WORK TO COMPLETE ▸ Treat the line containing "if(senzor_3 == 1'b1) begin" as the last one, and return every line exactly from the first line of the material below up to it.

AVAILABLE RECORDS ▸

[./run.sh]
#!/bin/bash
# OpenROAD 26Q1-2900-gdf79404cd8, Yosys 0.63+post, stock flow scripts
make -C /OpenROAD-flow-scripts/flow DESIGN_CONFIG=/design/flow/config.mk WORK_HOME=/design/flow/orfs finish
[./design.v]
module Logica_miscare(
    input senzor_1, 
    input senzor_2,
    input senzor_3,
    input senzor_4,
    input senzor_5, 
    input [1:0] circuit,
    input [3:0] count_ture, 
    output reg [1:0] directie_driverA,
    output reg [1:0] directie_driverB,
    output reg semnal_dreapta,
    output reg semnal_stanga,
    output reg stop, 
    output reg tact_count
);
reg dreapta;
reg stanga;
reg run;
initial begin 
	dreapta = 1'b0;
	stanga = 1'b0;
	semnal_dreapta = 1'b0;
	semnal_stanga = 1'b0;
	stop = 1'b0;
	run = 1'b0;
	directie_driverA = 2'b00;  
	directie_driverB = 2'b00;
end 
always @* begin
	if(run == 1'b1) begin 
		if(senzor_3 == 1'b1) begin
			if(({senzor_2, senzor_4} != 2'b11) || ({senzor_2, senzor_1} != 2'b11) || ({senzor_4, senzor_5} != 2'b11 )) begin
				directie_driverA = (senzor_2 == 1'b1) ? 2'b00 : 2'b10;
				directie_driverB = (senzor_4 == 1'b1) ? 2'b00 : 2'b10;
				dreapta = (senzor_2 == 1'b1) ? 1'b1 : 1'b0;
				stanga = (senzor_4 == 1'b1) ? 1'b1: 1'b0;
			end else begin
				directie_driverA = 2'b10;
				directie_driverB = 2'b10;
			end
		end
		else begin
			if(dreapta == 1'b1 | stanga == 1'b1) begin
				directie_driverA = (dreapta == 1'b1) ? 2'b01 : 2'b10;
				directie_driverB = (stanga == 1'b1) ? 2'b01 : 2'b10;
			end else begin
				if(({senzor_2, senzor_4} != 2'b11) || ({senzor_2, senzor_1} != 2'b11) || ({senzor_4, senzor_5} != 2'b11 )) begin 
					directie_driverA = (senzor_2 == 1'b1) ? 2'b01 : 2'b10;
					directie_driverB = (senzor_4 == 1'b1) ? 2'b01 : 2'b10;
					dreapta = (senzor_2 == 1'b1) ? 1'b1 : 1'b0;
					stanga = (senzor_4 == 1'b1) ? 1'b1: 1'b0;
				end else begin 
					directie_driverA = 2'b10;
					directie_driverB = 2'b10;
				end
			end
		end
	end
    if ((circuit == 2'b01) && (count_ture == 4'b0001)) begin 
        directie_driverA = 2'b00;
        directie_driverB = 2'b00;
        run = 1'b0;
    end else
		if ((circuit == 2'b10) && (count_ture == 4'b1010)) begin 
			directie_driverA = 2'b00;
			directie_driverB = 2'b00;
			run = 1'b0;
		end else
			if (circuit == 2'b00) begin
				run = 1'b1;
			end
	if ({senzor_1, senzor_2, senzor_4, senzor_5} == 4'b1111)
		tact_count = 1'b1;
	else
		tact_count = 1'b0;
	semnal_dreapta = senzor_1;
	semnal_stanga = senzor_5;
	stop = ~senzor_3;
end
endmodule	
[./config.mk]
export PLATFORM = sky130hd
export DESIGN_NAME = Logica_miscare
export DESIGN_NICKNAME = Logica_miscare
export VERILOG_FILES = /design/flow/design.v
export SDC_FILE = /design/flow/constraint.sdc
export NUM_CORES = 4
export LEC_CHECK = 1
export CORE_AREA = 10 10 70 70
export DIE_AREA = 0 0 80 80
[./constraint.sdc]
current_design Logica_miscare

set clk_period 1.0
set clk_io_pct 0.2

create_clock -name clk0 -period $clk_period

set non_clock_inputs [all_inputs -no_clocks]
set_input_delay [expr $clk_period * $clk_io_pct] -clock clk0 $non_clock_inputs
set_output_delay [expr $clk_period * $clk_io_pct] -clock clk0 [all_outputs]
==> results.py <==
# Synthesis and PnR figures
metrics = {
    "pwr": {
        "power_per_cell_area_nw_per_um2": 250.9,
        "ir_drop_mv": 0.1113,
        "leakage_nw": 0.2807,
    },
    "finish": {
        "area.growth.synth_to_final_pct": 100.4,
        "final_layout_size_suffix_gt1_share_pct": 29.03,
        "most_frequently_placed_logic_cell_in_the_final_layout": "sky130_fd_sc_hd__clkdlybuf4s50_1",
        "layout.cells.most_common_list": "sky130_fd_sc_hd__clkdlybuf4s50_1 (10), sky130_fd_sc_hd__buf_4 (8), sky130_fd_sc_hd__nor2_1 (7), sky130_fd_sc_hd__dlxtn_1 (7), sky130_fd_sc_hd__dlygate4sd2_1 (5)",
        "finalInstanceArea_um2": 599.3,
    },
    "sta": {
        "finalSetupViolations": 0,
        "unclocked_regs": 7,
        "max_freq_mhz": 1052,
        "worst_slew_margin_pct": 84.90,
        "fin_crit_ns": 0.9510,
        "rsz_0062_raised_after_global_routing": "false",
        "unconstrained_endpoints": 11,
        "hold_ws_ns": 0.7180,
        "tns_ns": 0,
        "timing.final.crit_share_pct": 95.10,
        "tightestPinTransition_ns": 0.2254,
        "slew_viol_final": 0,
        "final_hold_violations": 0,
    },
    "critical_path": {
        "timing.setup.critical_path_class": "primary input to output pin",
        "critPathMaxStageDelay_ns": 0.23,
        "worst-endpoint-arrival_ns": 0.75,
        "worstSetupStartpointType": "primary input",
        "end_kind": "output pin",
        "critical_path_required_ns": 0.80,
        "cp_max_fo": 2,
        "critical_path.slowest_cell": "sky130_fd_sc_hd__dlygate4sd2_1",
        "critical_path.cell_chain": "clkdlybuf4s15_2, buf_4, dlygate4sd2_1",
    },
    "worst_hold_path": {
        "hold_depth": 4,
        "min_path_type": "primary input to output pin",
        "hold-path-endpoint": "tact_count",
        "min-delay-start": "senzor_1",
    },
    "global_routing": {
        "grt_max_degree": 7,
        "global_route.peak_usage_layer": "met1",
        "antenna_violations_before_repair": 0,
        "grt_use_met2_pct": 3.692,
        "grt_usage_pct": 2.669,
        "vias_in_the_first_global_route": 307,
        "grt_first_pass_wirelength_um": 1435,
        "use_met3_pct": 1.477,
        "use_met1_pct": 3.746,
        "globalRouteOverflowTotal": 0,
    },
    "yosys": {
        "synth-seq-cells": 7,
        "postSynthAreaPerCell_um2": 8.307,
        "synth.yosys.num_cells": 36,
        "netlist-cell-type-count": 15,
        "adder_share_pct": 0,
        "yosys-stat-area_um2": 299.0,
        "netlist_area_pre_place_um2": 299.0,
        "yosys_warnings": 3,
        "synth.logic.top_family": "simple AND/OR/NAND/NOR gates",
        "synthCells": 36,
        "synthMuxAreaShare_pct": 0,
        "yosys.area_share.aoi_pct": 21.34,
        "ys_sh_xor_pct": 0,
        "synth_simple_gate_area_share_pct": 32.22,
    },
    "floorplan": {
        "die_y_um": 80,
        "top_level_ports": 19,
        "fp.dieW_um": 80,
        "fp.dieArea_um2": 6400,
        "rows": 21,
        "floorplan.core_area_um2": 3416,
        "floorplan.core_util_pct": 8.755,
    },
    "routing": {
        "initial_drt_pass_iterations": 4,
        "initialDrtViolationCount": 14,
        "vias": 324,
        "avgViaCountPerCell": 3.000,
        "insertedDiodeCount": 0,
        "wl_um": 904,
        "route.detailed.drc": 0,
        "final_antenna_net_count": 0,
        "routedWlPerCell_um": 8.370,
    },
    "place": {
        "port_buffers": 19,
        "place_area_um2": 591.8,
        "gpl.final_weighted_congestion": 0.7887,
        "dp.final_hpwl_um": 819.1,
    },
    "job": {
        "cap_viol_max_count": 0,
        "log.warning_count": 32,
    },
    "clock_network": {
        "cts_hold_buf": 0,
    },
    "run_status": {
        "run_status": "finished clean",
    },
}
power by group:
part,switching [mW],internal (mW)
registers,0.00251,0.0145
clock network,0,0
logic,0.0475,0.0859
flip-flops by register name, summed over array words and instances (netlist names):
register,flops
run,1
stanga,1
dreapta,1
directie_driverB,2
directie_driverA,2
layout make-up:
class,instances,area (µm²)
timing repair buffer,28,252.7
fill,388,2816
inverter,5,18.77
multi-input combinational,22,165.2
sequential,7,105.1
tap,46,57.56
critical path: cells and delay by family:
family	cells	cell delay, ns
buf+inv	3	0.55
how the worst max path moves through the flow:
stage | from | to
after CTS | senzor_5 | semnal_stanga
after global routing | senzor_5 | semnal_stanga
final | senzor_5 | semnal_stanga
cells by family after synthesis:
logic type      count (synthesis)
simple gates                   16
compound gates                  6
latches                         7
buf+inv                         7
cells in the mapped netlist (all sizes together):
cell | count | area, µm²
a22o | 1 | 17.52
a311oi | 1 | 15.01
a31oi | 2 | 12.51
and2b | 1 | 7.510
and4bb | 2 | 25.02
buf | 2 | 15.01
dlxtn | 7 | 105.1
inv | 5 | 18.76
nand2 | 2 | 7.510
nand3 | 2 | 10.01
nor2 | 7 | 26.28
nor3 | 2 | 20.02
o211a | 1 | 10.01
o221ai | 1 | 8.760
per-stage QoR:
step / cells / util (%) / setup slack [ns] / total power, mW
final: 108 / 17.55 / 0.04904 / 0.1504
after detailed placement: 107 / 17.33 / -0.5832 / 0.1540
after global routing: 108 / 17.55 / 0.01291 / 0.1641
after global placement: 107 / 17.33 / -0.5305 / 0.1512
after CTS: 108 / 17.51 / 0.03919 / 0.1509
after floorplan: 36 / - / 0.4144 / 0.05944
what timing repair did:
item	4_1_cts	5_1_grt
pin swaps	1	0
setup endpoints to repair	4	1
setup buffers	1	0
gates resized	19	1
hold endpoints to repair	0	0
layer usage:
metal  routed length, µm  up-vias
met1                 464      132
met3                 135        0
li1                    -      177
met2                 304       15
met4                   0        0
met5                   0        -
No activity file was given, so power comes from the tool's default toggle rates.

FINISHED EXERCISE ▸
[./run.sh]
#!/bin/bash
# OpenROAD 26Q1-2900-gdf79404cd8, Yosys 0.63+post, stock flow scripts
make -C /OpenROAD-flow-scripts/flow DESIGN_CONFIG=/design/flow/config.mk WORK_HOME=/design/flow/orfs finish
[./design.v]
module Logica_miscare(
    input senzor_1, 
    input senzor_2,
    input senzor_3,
    input senzor_4,
    input senzor_5, 
    input [1:0] circuit,
    input [3:0] count_ture, 
    output reg [1:0] directie_driverA,
    output reg [1:0] directie_driverB,
    output reg semnal_dreapta,
    output reg semnal_stanga,
    output reg stop, 
    output reg tact_count
);
reg dreapta;
reg stanga;
reg run;
initial begin 
	dreapta = 1'b0;
	stanga = 1'b0;
	semnal_dreapta = 1'b0;
	semnal_stanga = 1'b0;
	stop = 1'b0;
	run = 1'b0;
	directie_driverA = 2'b00;  
	directie_driverB = 2'b00;
end 
always @* begin
	if(run == 1'b1) begin 
		if(senzor_3 == 1'b1) begin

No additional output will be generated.